SUPPLIED ENTRIES:
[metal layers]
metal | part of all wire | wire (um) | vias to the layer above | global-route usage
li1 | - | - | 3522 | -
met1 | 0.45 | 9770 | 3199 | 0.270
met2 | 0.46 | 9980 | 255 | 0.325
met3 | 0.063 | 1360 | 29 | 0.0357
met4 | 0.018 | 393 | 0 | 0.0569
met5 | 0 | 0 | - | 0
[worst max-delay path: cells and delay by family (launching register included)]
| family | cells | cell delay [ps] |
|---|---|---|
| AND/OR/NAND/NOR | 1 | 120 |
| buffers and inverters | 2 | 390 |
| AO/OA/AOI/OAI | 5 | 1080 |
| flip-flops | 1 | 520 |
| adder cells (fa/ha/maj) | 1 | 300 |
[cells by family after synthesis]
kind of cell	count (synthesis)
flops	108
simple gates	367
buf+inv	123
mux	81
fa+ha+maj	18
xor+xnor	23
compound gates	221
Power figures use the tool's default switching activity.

TASK INSTRUCTIONS: Write out every record verbatim.

ANSWER BOX:
[metal layers]
metal | part of all wire | wire (um) | vias to the layer above | global-route usage
li1 | - | - | 3522 | -
met1 | 0.45 | 9770 | 3199 | 0.270
met2 | 0.46 | 9980 | 255 | 0.325
met3 | 0.063 | 1360 | 29 | 0.0357
met4 | 0.018 | 393 | 0 | 0.0569
met5 | 0 | 0 | - | 0
[worst max-delay path: cells and delay by family (launching register included)]
| family | cells | cell delay [ps] |
|---|---|---|
| AND/OR/NAND/NOR | 1 | 120 |
| buffers and inverters | 2 | 390 |
| AO/OA/AOI/OAI | 5 | 1080 |
| flip-flops | 1 | 520 |
| adder cells (fa/ha/maj) | 1 | 300 |
[cells by family after synthesis]
kind of cell	count (synthesis)
flops	108
simple gates	367
buf+inv	123
mux	81
fa+ha+maj	18
xor+xnor	23
compound gates	221
Power figures use the tool's default switching activity.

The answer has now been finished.